According to reports, a hacker has stolen millions of medical records from a US government website and is currently demanding $10million for their return.
The records, which were reportedly taken from the Virginia Prescription Monitoring Program’s website on 30th April, are said to contain patient’s social security and driving licence numbers as well as names, addresses and a certain amount of medical information.
The program itself is used by doctors, pharmacists and other medical personnel operating in the state to monitor the prescription of controlled substances as a means of preventing drug abuse.
The hacker claims to have just under 8.3 million patient records and 35.6 million prescription records in his possession and has threatened to sell the data to the highest bidder if his $10million ransom is not met within 7 days.

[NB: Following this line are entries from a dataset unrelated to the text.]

**config.mk**
```make
export PLATFORM = sky130hd
export DESIGN_NAME = cic_decim
export DESIGN_NICKNAME = d
export VERILOG_FILES = /design/src/rtl/cic_decim.sv
export SDC_FILE = /design/constraint.sdc
export NUM_CORES = 2
export LEC_CHECK = 0
export ABC_AREA = 0
export ABC_CLOCK_PERIOD_IN_PS = 6500
export BUFFER_PORTS_ARGS = -buffer_cell sky130_fd_sc_hd__buf_2
export CORE_MARGIN = 2
export CORE_UTILIZATION = 45
export DETAILED_ROUTE_END_ITERATION = 10
export PLACE_DENSITY = 0.66
export SLEW_MARGIN = 20
export SYNTH_ARGS = -nofsm -noshare
export SYNTH_HDL_FRONTEND = slang
export SYNTH_SLANG_ARGS = --single-unit
```
**constraint.sdc**
```tcl
create_clock -name clk -period 6.5 [get_ports clk]
set_input_delay 0.325 -clock clk [delete_from_list [all_inputs] [get_ports clk]]
set_output_delay 0.325 -clock clk [all_outputs]
set_load 0.02 [all_outputs]
```
**src/rtl/cic_decim.sv**
```systemverilog
module cic_decim #(
  parameter int IN_W  = 18,
  parameter int OUT_W = 24,
  parameter int ORDER = 4,
  parameter int RATE  = 4096,
  parameter logic [255:0] PRUNE = '0
) (
  input  logic             clk,
  input  logic             rst,
  input  logic             in_valid,
  input  logic [IN_W-1:0]  in_data,
  output logic             out_valid,
  output logic [OUT_W-1:0] out_data
);
  function automatic int drop(input int s);
    return int'(PRUNE[8*s +: 8]);
  endfunction

  localparam int FULL_W = IN_W + ORDER * $clog2(RATE);
  localparam int CNT_W  = $clog2(RATE);
  localparam int NS     = 2 * ORDER;
  localparam int WL     = FULL_W - drop(NS - 1);

  logic [CNT_W-1:0] cnt;
  logic             dec_q;
  wire              at_last = (cnt == CNT_W'(RATE - 1));

  always_ff @(posedge clk) begin
    if (rst) begin
      cnt   <= '0;
      dec_q <= 1'b0;
    end else begin
      dec_q <= in_valid && at_last;
      if (in_valid) cnt <= at_last ? '0 : cnt + CNT_W'(1);
    end
  end

  wire [FULL_W-1:0] in_ext = {{(FULL_W-IN_W){in_data[IN_W-1]}}, in_data};

  for (genvar j = 0; j < ORDER; j++) begin : g_int
    localparam int W = FULL_W - drop(j);
    logic [W-1:0] acc;
    logic [W-1:0] din;
    if (j == 0) begin : g_src
      assign din = W'(in_ext >> drop(0));
    end else begin : g_src
      localparam int WP = FULL_W - drop(j - 1);
      assign din = W'(g_int[j-1].acc >> (WP - W));
    end
    always_ff @(posedge clk) begin
      if (rst)           acc <= '0;
      else if (in_valid) acc <= acc + din;
    end
  end

  for (genvar j = 0; j < ORDER; j++) begin : g_comb
    localparam int W  = FULL_W - drop(ORDER + j);
    localparam int WP = FULL_W - drop(ORDER + j - 1);
    logic [W-1:0] din, dly, val;
    logic         vin, vout;
    if (j == 0) begin : g_src
      assign din = W'(g_int[ORDER-1].acc >> (WP - W));
      assign vin = dec_q;
    end else begin : g_src
      assign din = W'(g_comb[j-1].val >> (WP - W));
      assign vin = g_comb[j-1].vout;
    end
    always_ff @(posedge clk) begin
      if (rst) begin
        dly  <= '0;
        val  <= '0;
        vout <= 1'b0;
      end else begin
        vout <= vin;
        if (vin) begin
          val <= din - dly;
          dly <= din;
        end
      end
    end
  end

  assign out_valid = g_comb[ORDER-1].vout;
  assign out_data  = OUT_W'(g_comb[ORDER-1].val >> (WL - OUT_W));
endmodule


```
-- After elaboration in Yosys (flattened, before gate mapping)
Index checks and enable logic that the tools add are counted.
- register bits: 809
- output and inout bits: 25
- input bits: 21
- logic and storage cells: 30
- eq/ne operators: 1
- reduce and logical (&&, ||, !) cells: 1
- multiplexer cells: 1
- add/sub/neg operators: 9
- operators with widths (operator ; count):
    $add 66x66->66 ; 4
    $sub 66x66->66 ; 4
    $add 12x1->12 const B ; 1
    $eq 12x12->1 const B ; 1
    $mux 12 ; 1
    $logic_and 1x1->1 ; 1

-- Longest topological paths before layout
- word-level depth: 2
- gate-level depth with buffers: 17
- gate-level depth less buffers: 17

-- Worst setup path after synthesis
OpenSTA, ideal clock, no wires.
- path type: register to register
- start: register g_comb[0].val[0]
- end: register g_comb[1].val[62]
- cell stages (with the launch flop): 18
- arrival: 3.586 ns
- setup time: 0.127 ns
- data required time: 6.373 ns
- buffers on the path: 0
- setup slack: 2.787 ns
- period minus slack after synthesis: 3.713 ns
- path through: dfxtp_1 -> inv_1 -> ha_1 -> inv_1 -> fa_1 -> a211oi_2 -> o21ai_1 -> a21oi_2 -> a21oi_1 -> a221o_1 -> or3_1 -> a41o_1 -> a21o_1 -> a41o_1 -> o211a_1 -> a31oi_1 -> xor2_1 -> o21ai_1
- word-level cells in the longest chain between the ends: 1
- ends and longest elaborated chain (element ; line ; text):
    from (decl) ; 59 ; logic [W-1:0] din, dly, val;
    from (signal assigned) ; 76 ; val <= din - dly;
    $sub 66x66->66 ; 76 ;
    to (signal assigned) ; 76 ;
    to (decl) ; 59 ;
No other way between the ends.
A chain may end at the register's enable or synchronous reset.

-- Final worst setup path
- start: register g_int[1].acc[0]
- end: register g_int[1].acc[64]
- word-level cells in the longest chain between the ends: 1
- ends and longest elaborated chain (element ; line ; text):
    from (decl) ; 42 ; logic [W-1:0] acc;
    from (signal assigned) ; 52 ; else if (in_valid) acc <= acc + din;
    $add 66x66->66 ; 52 ;
No other way between the ends.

Reports suggest that the hacker deleted both the live and backup files from the Virginia Prescription Monitoring Program’s website and replaced the homepage with a ransom note stating his demands.
”I have your [censored]! In *my* possession, right now, are 8,257,378 patient records and a total of 35,548,087 prescriptions. Also, I made an encrypted backup and deleted the original. Unfortunately for Virginia, their backups seem to have gone missing, too. Uhoh :(
”For $10 million, I will gladly send along the password. You have 7 days to decide...”
While state officials have not confirmed any details relating to the breach, the program’s website has been unavailable since the reported incident and the FBI are said to be in the process of investigating.
"There is a criminal investigation under way by federal and state authorities, and we take the information security very seriously" commented Sandra Whitley Ryals, director of Virginia’s Department of Health Professions.